== WORK TO COMPLETE ==
Report the number of lines in the entries below that include the word "commonest", and nothing else.

Saved entries
## config.mk

```make
export PLATFORM = sky130hd
export DESIGN_NAME = mem_access_ctrl
export DESIGN_NICKNAME = d
export VERILOG_FILES = /design/src/rtl/mem_pkg.sv /design/src/rtl/mac_wait_timer.sv /design/src/rtl/mem_access_ctrl.sv
export SDC_FILE = /design/constraint.sdc
export NUM_CORES = 1
export LEC_CHECK = 0
export CORE_ASPECT_RATIO = 1.2
export CORE_MARGIN = 4
export CORE_UTILIZATION = 38
export CTS_CLUSTER_SIZE = 25
export DETAILED_ROUTE_END_ITERATION = 12
export PLACE_DENSITY = 0.76
export SYNTH_ARGS = -nofsm -noshare
export SYNTH_HDL_FRONTEND = slang
export SYNTH_SLANG_ARGS = --single-unit
```

## constraint.sdc

```tcl
create_clock -name clk -period 1.6 [get_ports clk]
set_input_delay 0.16 -clock clk [delete_from_list [all_inputs] [get_ports clk]]
set_output_delay 0.16 -clock clk [all_outputs]
set_load 0.1 [all_outputs]
```

## src/rtl/mem_pkg.sv

```systemverilog
// Shared definitions for the memory access sequencer: state encoding and bus defaults.
package mem_pkg;

    localparam int unsigned MEM_DATA_W = 16;
    localparam int unsigned MEM_ADDR_W = 16;
    localparam int unsigned MEM_WORDS  = 256;
    localparam int unsigned CNT_W      = 4;

    localparam logic [15:0] ALIGN_MASK = 16'h0001;

    typedef enum logic [1:0] {
        ST_IDLE   = 2'd0,
        ST_ACCESS = 2'd1,
        ST_RESP   = 2'd2,
        ST_ERR    = 2'd3
    } state_e;

endpackage

```

## src/rtl/mac_wait_timer.sv

```systemverilog
// Loadable down-counter that paces the memory strobe; zero flags the capture/commit cycle.
module mac_wait_timer
    import mem_pkg::*;
#(
    parameter int unsigned W = CNT_W
) (
    input  logic         clk,
    input  logic         rst,
    input  logic         load,
    input  logic [W-1:0] load_val,
    input  logic         dec,
    output logic         zero
);

    logic [W-1:0] cnt_q, cnt_d;
    logic         zero_q, zero_d;

    always_comb begin
        cnt_d = cnt_q;
        if (load) begin
            cnt_d = load_val;
        end else if (dec && (cnt_q != '0)) begin
            cnt_d = cnt_q - W'(1);
        end
        zero_d = (cnt_d == '0);
    end

    always_ff @(posedge clk) begin
        if (rst) begin
            cnt_q  <= '0;
            zero_q <= 1'b1;
        end else begin
            cnt_q  <= cnt_d;
            zero_q <= zero_d;
        end
    end

    assign zero = zero_q;

endmodule

```

## src/rtl/mem_access_ctrl.sv

```systemverilog
// Sequences one fetch/load/store at a time onto the unified memory, holding the
// strobe for WAIT_CYCLES extra cycles and capturing read data into IR or MDR.
module mem_access_ctrl
    import mem_pkg::*;
#(
    parameter int unsigned DATA_W      = MEM_DATA_W,
    parameter int unsigned ADDR_W      = MEM_ADDR_W,
    parameter int unsigned WAIT_CYCLES = 1
) (
    input  logic              clk,
    input  logic              rst,
    input  logic              req_valid,
    output logic              req_ready,
    input  logic              req_write,
    input  logic              req_is_fetch,
    input  logic [ADDR_W-1:0] req_addr,
    input  logic [DATA_W-1:0] req_wdata,
    output logic              done,
    output logic              misalign_err,
    output logic [DATA_W-1:0] ir,
    output logic [DATA_W-1:0] mdr,
    output logic              mem_read,
    output logic              mem_write,
    output logic [ADDR_W-1:0] mem_addr,
    output logic [DATA_W-1:0] mem_wdata,
    input  logic [DATA_W-1:0] mem_rdata
);

    state_e            state_q, state_d;
    logic              write_q, write_d;
    logic              fetch_q, fetch_d;
    logic [ADDR_W-1:0] mem_addr_q, mem_addr_d;
    logic [DATA_W-1:0] mem_wdata_q, mem_wdata_d;
    logic [DATA_W-1:0] ir_q, ir_d;
    logic [DATA_W-1:0] mdr_q, mdr_d;
    logic              req_ready_q, req_ready_d;
    logic              done_q, done_d;
    logic              misalign_err_q, misalign_err_d;
    logic              mem_read_q, mem_read_d;
    logic              mem_write_q, mem_write_d;

    logic tmr_load, tmr_dec, tmr_zero;
    logic addr_odd;

    assign addr_odd = ((req_addr & ADDR_W'(ALIGN_MASK)) != '0);

    mac_wait_timer #(.W(CNT_W)) u_timer (
        .clk      (clk),
        .rst      (rst),
        .load     (tmr_load),
        .load_val (CNT_W'(WAIT_CYCLES)),
        .dec      (tmr_dec),
        .zero     (tmr_zero)
    );

    always_comb begin
        state_d     = state_q;
        write_d     = write_q;
        fetch_d     = fetch_q;
        mem_addr_d  = mem_addr_q;
        mem_wdata_d = mem_wdata_q;
        ir_d        = ir_q;
        mdr_d       = mdr_q;
        tmr_load    = 1'b0;
        tmr_dec     = 1'b0;

        case (state_q)
            ST_IDLE: begin
                if (req_valid) begin
                    write_d = req_write;
                    fetch_d = req_is_fetch;
                    if (addr_odd) begin
                        state_d = ST_ERR;
                    end else begin
                        state_d     = ST_ACCESS;
                        mem_addr_d  = req_addr;
                        mem_wdata_d = req_wdata;
                        tmr_load    = 1'b1;
                    end
                end
            end
            ST_ACCESS: begin
                if (!tmr_zero) begin
                    tmr_dec = 1'b1;
                end else begin
                    // Last strobe cycle: reads capture here, stores commit in memory.
                    if (!write_q) begin
                        if (fetch_q) ir_d  = mem_rdata;
                        else         mdr_d = mem_rdata;
                    end
                    state_d = ST_RESP;
                end
            end
            ST_RESP: state_d = ST_IDLE;
            ST_ERR:  state_d = ST_IDLE;
            default: state_d = ST_IDLE;
        endcase

        // Outputs are registered, so they are decoded from the next state.
        req_ready_d    = (state_d == ST_IDLE);
        done_d         = (state_d == ST_RESP);
        misalign_err_d = (state_d == ST_ERR);
        mem_read_d     = (state_d == ST_ACCESS) && !write_d;
        mem_write_d    = (state_d == ST_ACCESS) &&  write_d;
    end

    always_ff @(posedge clk) begin
        if (rst) begin
            state_q        <= ST_IDLE;
            write_q        <= 1'b0;
            fetch_q        <= 1'b0;
            mem_addr_q     <= '0;
            mem_wdata_q    <= '0;
            ir_q           <= '0;
            mdr_q          <= '0;
            req_ready_q    <= 1'b1;
            done_q         <= 1'b0;
            misalign_err_q <= 1'b0;
            mem_read_q     <= 1'b0;
            mem_write_q    <= 1'b0;
        end else begin
            state_q        <= state_d;
            write_q        <= write_d;
            fetch_q        <= fetch_d;
            mem_addr_q     <= mem_addr_d;
            mem_wdata_q    <= mem_wdata_d;
            ir_q           <= ir_d;
            mdr_q          <= mdr_d;
            req_ready_q    <= req_ready_d;
            done_q         <= done_d;
            misalign_err_q <= misalign_err_d;
            mem_read_q     <= mem_read_d;
            mem_write_q    <= mem_write_d;
        end
    end

    assign req_ready    = req_ready_q;
    assign done         = done_q;
    assign misalign_err = misalign_err_q;
    assign ir           = ir_q;
    assign mdr          = mdr_q;
    assign mem_read     = mem_read_q;
    assign mem_write    = mem_write_q;
    assign mem_addr     = mem_addr_q;
    assign mem_wdata    = mem_wdata_q;

endmodule

```

==> results of run 1 <==
area by class of cell:
cell class                 instances  area share (%)
multi-input combinational        240            23.2
sequential                        77            30.5
clock buffer                      11            2.60
tap                               90            2.23
clock inverter                     5            1.49
timing repair buffer             134            39.7
inverter                           4           0.297
final timing paths:
path / from / to / slack, ns / cells past startpoint
worst min register to register: mdr[1] / mdr[1] / 0.49 / 2
worst min-delay path: rst / write_q / 0.29 / 2
worst max-delay path: state_q[1] / mem_wdata[15] / 0.11 / 5
worst max register to register: state_q[1] / mem_wdata[15] / 0.11 / 5
sequential cells by signal, summed over array words and instances (netlist names), 2 cells and up:
register       count
u_timer.cnt_q      4
state_q            2
mem_addr          15
ir                16
mem_wdata         16
mdr               16
cells by family after synthesis:
kind of cell,Yosys count
and+or+nand+nor,158
buffers and inverters,28
other,1
xor gates and xnor gates,1
muxes,5
DFF,77
adders and majority gates,1
AOI/OAI and AO/OA,74
cells in the final DEF (no fill, tap or decap), drive strengths merged:
cell	synthesis	layout
nand2b	2	2
clkinv	0	3
nor2b	2	2
clkdlybuf4s50	0	51
nor3b	1	1
ha	1	1
nand2	130	130
and2	1	1
or3b	1	1
xnor2	1	1
or2	2	2
nor4	1	1
a21oi	66	66
o21ai	5	5
and3	1	1
mux2i	5	5
conb	1	1
dfxtp	77	77
or4b	1	1
a41oi	1	1
nor4b	2	2
inv	4	4
buf	14	83
bufinv	0	2
a21boi	1	1
or3	1	1
nor3	5	5
a31o	1	1
nor2	7	7
or4	1	1
clkbuf	10	11
routing by layer:
layer	track usage (%)	vias to the layer above
li1	-	1362
met1	18.9	1264
met2	29.7	98
met3	6.87	8
met4	5.52	0
met5	0	-
through the flow:
| stage | hold WS, ns | setup WS [ns] | util (%) |
|---|---|---|---|
| 4_1_cts | 0.286 | 0.0840 | 69.5 |
| 3_3_place_gp | 0.478 | 0.0753 | 66.6 |
| 5_1_grt | 0.302 | 0.0120 | 69.5 |
| 6_report | 0.291 | 0.106 | 69.5 |
| 2_1_floorplan | 0.296 | 0.123 | - |
| 3_5_place_dp | 0.485 | 0.0357 | 66.6 |
worst max-delay path, stage by stage, from the launching register on:
cell and delay (ns):
dfxtp_1 0.39, buf_4 0.19, or3_1 0.44, buf_12 0.19
nand2_1 0.08, a21oi_1 0.07
power by group through the flow:
| stage | Combinational, W | Sequential (W) | Clock [W] |
|---|---|---|---|
| 6_report | 0.00124 | 0.00209 | 0.00153 |
| 2_1_floorplan | 0.000235 | 0.00260 | 0 |
| 4_1_cts | 0.00124 | 0.00209 | 0.00158 |
| 3_5_place_dp | 0.00124 | 0.00214 | 0 |
| 5_1_grt | 0.00129 | 0.00210 | 0.00167 |
| 3_3_place_gp | 0.00123 | 0.00213 | 0 |
==> out/metrics.csv, run 1 <==
stage,metric,value,unit
outcome,status,finished clean,
synthesis,Synth Register Bits,77,
routing,highest layer used for signal routing,met4,
clocking,"CTS clk-pin slew, worst paths",0.08,ns
clocking,Resized Gates After CTS,0,
clocking,clock tree buffer depth,2,
setup_path,Critical Path Source Type,register,
sta,skew final,0.00740,ns
power,NetSw,0.00150,W
power,pwr/cell area,960,nW/µm²
floorplanning,Initial Util,39.1,%
synthesis,"Seq/Total Area, Yosys",54.2,%
routing,DRT Pass-1 Iters,4,
power,Gate power share,25.5,%
synthesis,multiplexer share of the synthesized area,1.76,%
sta,fin. max-slew vios,0,
synthesis,Syn Nets,399,
placement,area post-placement,4850,µm²
power,Lkg Pwr,1.88,nW
synthesis,Post-synth EDFFs,0,
routing,final WL,7.59,mm
sta,Worst-Margin Slew,0.511,ns
floorplanning,I/O Pins,122,
cells_and_area,# nets final,520,
setup_path,CP arrival,1.70,ns
routing,drt wl/cell,13.5,µm
synthesis,post-synthesis adder-cell area fraction,0.440,%
synthesis,Simple-Gate Fraction of Synth Area,24.5,%
clocking,Clock Sink Count,77,
power,post-route total power,0.00485,W
setup_path,CP max FO,29,
synthesis,commonest cells in the netlist,"nand2_1, dfxtp_1, a21oi_1, buf_2, clkbuf_1",
synthesis,Yosys top cell area share,54.2,%
sta,Final TNS setup,0,ns
power,share of power burned in registers,43.1,%
synthesis,"Cell Area, Synth",2850,µm²
global_routing,total grt overflow,0,
cells_and_area,multi-input logic area,1170,µm²
routing,WL met3,610,µm
setup_path,Worst EP required,1.81,ns
setup_path,Setup crit end kind,register,
floorplanning,area of the die,8940,µm²
sta,Tcrit/Tclk final,93.4,%
synthesis,post-synthesis cell count,345,
sta,fin crit period,1.49,ns
floorplanning,Core Area,7270,µm²
clocking,CTS tree,built,
placement,RD Place Congestion,0.782,
power,clock group share of total power,31.4,%
synthesis,largest cells by area after synthesis,"dfxtp_1, nand2_1, a21oi_1, buf_2, mux2i_1",
routing,initial drt markers,73,
clocking,number of buffers added for setup after CTS,0,
sta,Setup-failing EPs final,0,
power,VDD IR max,807,µV
synthesis,most frequent cell after synthesis,nand2_1,
synthesis,yosys warns,0,
cells_and_area,Final Cell Area,5050,µm²
sta,Max Fclk,669,MHz
synthesis,Cell variety after synth,35,
clocking,CTS Buf Count,9,
global_routing,initial antenna violation count,0,
worst_hold_path,hold crit path type,in -> reg,
cells_and_area,Fillers,532,
synthesis,main combinational cell family by area after synthesis,simple AND/OR/NAND/NOR gates,
cells_and_area,layout cells sized above 1,22.7,%
cells_and_area,n_diodes,0,
cells_and_area,Finished Layout Cells,561,
power,Pint,0.00335,W
global_routing,Total Routing Usage GR,17.1,%
setup_path,Crit Path Category,reg -> reg,
power,Net Sw Frac,30.9,%
routing,vias per std cell,4.87,
routing,drc violations,0,
placement,Port Buf Inserts,120,
clocking,CTS H-tree lvls,3,
synthesis,compound-cell area share of the yosys netlist,13.8,%
synthesis,"Avg Cell Area, Syn",8.25,µm²
routing,remaining antenna violation count,0,
global_routing,largest net degree at the start of global routing,31,
job,max-cap violation count,0,
placement,Detail Placement HPWL,5.79,mm
routing,metal2 WL,3.86,mm
cells_and_area,Area Growth Syn to Fin,77.7,%
floorplanning,Die Wd,87.0,µm
sta,"Hold Vio Cnt, Final",0,
routing,vias after detailed routing,2732,
synthesis,largest area contributor in the netlist,dfxtp_1,
floorplanning,row count,34,
sta,RSZ-0062 raised after global routing,false,
floorplanning,Die Ht,103,µm
clocking,worst skew pair latency,0.33,ns
clocking,clk root buf,clkbuf_8,
routing,WL met1,3.06,mm
synthesis,Most used DFF post-synth,dfxtp_1,
global_routing,wire length of the first global-routing pass,12.0,mm
global_routing,vias in the first global route,2608,
cells_and_area,Storage cell area,1540,µm²
sta,max_slew headroom,65.9,%
synthesis,xor-xnor portion of the synthesized cell area,0.308,%
placement,dpl cells,545,
synthesis,ys async rst share,0,%
clocking,# hold bufs at CTS,0,
(Power assumes the default switching activity.)
==> run 2: changes to the inputs <==
==> constraint.sdc (replaced) <==
create_clock -name clk -period 1.6 [get_ports clk]
set_input_delay 0.16 -clock clk [delete_from_list [all_inputs] [get_ports clk]]
set_output_delay 0.16 -clock clk [all_outputs]
set_load 0.01 [all_outputs]
==> run 2 against run 1 <==
  * Sequential power fell by 2%
  * Register-to-register slack barely moved
  * Critical endpoint is now ir[14]
  * Die area did not move
  * Final cell count did not move
  * Fmax rose by 0.40%
  * Worst setup slack improved by 0.0060 ns
  * Clock skew barely moved
  * Utilization fell by 9.4 points
  * Via count fell by 2.3%
  * Clock power fell by 4%
==> out/metrics.csv, run 2 (synthesis results as in run 1) <==
stage,metric,value,unit
outcome,status,finished clean,
global_routing,initial antenna violation count,0,
worst_hold_path,hold_sp,rst,
setup_path,"slowest stage cell, crit path",or4b_1,
clocking,Clock Sink Count,77,
routing,vias per std cell,4.76,
routing,initial drt markers,70,
placement,dpl cells,546,
cells_and_area,"commonest non-fill, non-tap cell in the layout",nand2_1,
sta,Fin Hold WS,0.222,ns
setup_path,Worst EP required,1.81,ns
cells_and_area,Finished Layout Cells,561,
routing,vias after detailed routing,2669,
placement,Detail Placement HPWL,5.39,mm
global_routing,Total Routing Usage GR,17.2,%
power,Lkg Pwr,1.54,nW
power,VDD IR max,596,µV
sta,Setup-failing EPs final,0,
routing,remaining antenna violation count,0,
clocking,CTS Buf Count,9,
job,max-cap violation count,0,
sta,fin crit period,1.49,ns
setup_path,Setup crit end kind,register,
worst_hold_path,WHS Path Cells,2,
clocking,worst skew pair latency,0.34,ns
sta,Setup WS post-layout,0.112,ns
sta,skew final,0.00788,ns
setup_path,cells along the critical path,or4b_1 -> buf_4 -> nand2_1 -> a21oi_1,
cells_and_area,most frequent cells in the layout,"nand2_1, clkdlybuf4s50_1, dfxtp_1, a21oi_1, buf_4",
setup_path,Critical Path Source Type,register,
power,pwr/cell area,944,nW/µm²
cells_and_area,n_diodes,0,
cells_and_area,layout cells sized above 1,9.13,%
global_routing,vias in the first global route,2657,
global_routing,total grt overflow,0,
setup_path,CP Buf/Inv Count,1,
floorplanning,row count,34,
setup_path,worst reg2reg endpoint,ir[14],
cells_and_area,Fillers,648,
sta,"Hold Vio Cnt, Final",0,
floorplanning,Die Ht,103,µm
setup_path,flop2flop setup slack,0.11,ns
clocking,CTS tree,built,
clocking,CTS H-tree lvls,3,
sta,Max Fclk,672,MHz
worst_hold_path,hold crit path type,in -> reg,
setup_path,CP max FO,14,
sta,fin. max-slew vios,0,
setup_path,worst reg2reg path depth,4,
floorplanning,Die Wd,87.0,µm
setup_path,Crit Path Category,reg -> reg,
sta,Tcrit/Tclk final,93.0,%
setup_path,CP arrival,1.70,ns
clocking,# hold bufs at CTS,0,
cells_and_area,Final Util,60.1,%
floorplanning,Core Area,7270,µm²
global_routing,wire length of the first global-routing pass,12.0,mm
routing,drc violations,0,
floorplanning,Initial Util,39.1,%
setup_path,Reg2Reg Launch Point,state_q[1],
floorplanning,area of the die,8940,µm²
cells_and_area,# nets final,521,
floorplanning,I/O Pins,122,
routing,final WL,7.45,mm
routing,drt wl/cell,13.3,µm
worst_hold_path,hold endpoint,mem_addr[13],
placement,pre-CTS setup slack,0.00135,ns
global_routing,largest net degree at the start of global routing,35,
clocking,"CTS clk-pin slew, worst paths",0.07,ns
clocking,clock tree buffer depth,2,
placement,RD Place Congestion,0.821,
routing,DRT Pass-1 Iters,4,
setup_path,"slowest stage delay, CP",0.61,ns
placement,Port Buf Inserts,120,
power,post-route total power,0.00413,W
setup_path,"delay-heaviest family, CP",simple AND/OR/NAND/NOR gates,
clocking,clk root buf,clkbuf_8,
cells_and_area,Area Growth Syn to Fin,53.7,%
run 2: cell types whose count changed in the layout (fill, tap and decap cells not counted), sizes merged:
cell,delta
bufinv,-1
buf,-67
clkdlybuf4s50,+68
clkinvlp,+1
clkinv,-1
run 2: worst max path at each step:
stage	from	endpoint	slack [ns]	depth (start not counted)
floorplan	state_q[1]	u_timer.cnt_q[3]	0.12	5
global placement	req_valid	mem_addr[12]	0.06	6
detailed placement	req_valid	mem_read	0.001	6
CTS	state_q[0]	ir[14]	0.06	5
global route	u_timer.cnt_q[0]	u_timer.zero	-0.001	6
finish	state_q[1]	ir[14]	0.11	4
run 2: power breakdown:
| group | switching, W | total [W] | internal [W] |
|---|---|---|---|
| clock | 0.000682 | 0.00147 | 0.000792 |
| combinational | 0.000267 | 0.000602 | 0.000334 |
| sequential | 0.0000518 | 0.00205 | 0.00200 |
| total | 0.00100 | 0.00413 | 0.00313 |
run 2: through the flow:
step,TNS [ns],area [µm²]
4_1_cts,0,4360
3_5_place_dp,0,4160
6_report,0,4370
2_1_floorplan,0,2850
3_3_place_gp,0,4160
5_1_grt,-0.00143,4370
run 2: layout make-up:
type | instances | area, µm² | area share (%)
clock buffer | 11 | 151 | 3.46
clock inverter | 4 | 47.5 | 1.09
inverter | 4 | 15.0 | 0.343
multi-input combinational | 240 | 1180 | 27.0
sequential | 77 | 1540 | 35.3
tap | 90 | 113 | 2.58
timing repair buffer | 135 | 1330 | 30.3
run 2: what timing repair did:
| item | 4_1_cts | 5_1_grt |
|---|---|---|
| hold endpoints to repair | 0 | 0 |
| buffers inserted | 0 | 0 |
| endpoints found under the setup margin | 0 | 16 |
| gates resized for setup | 0 | 4 |
run 2: routing by layer:
metal | share of wire (%) | global-route usage, %
met5 | 0 | 0
met4 | 1.9 | 7.91
met3 | 8.5 | 5.92
met1 | 40 | 19.5
met2 | 50 | 29.1
run 2: worst reg2reg max path, cell delays in order, from the launching register on:
cell	delay [ns]
dfxtp_1	0.39
or4b_1	0.61
buf_4	0.22
nand2_1	0.08
a21oi_1	0.06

== ANSWER TO THIS PROBLEM ==
2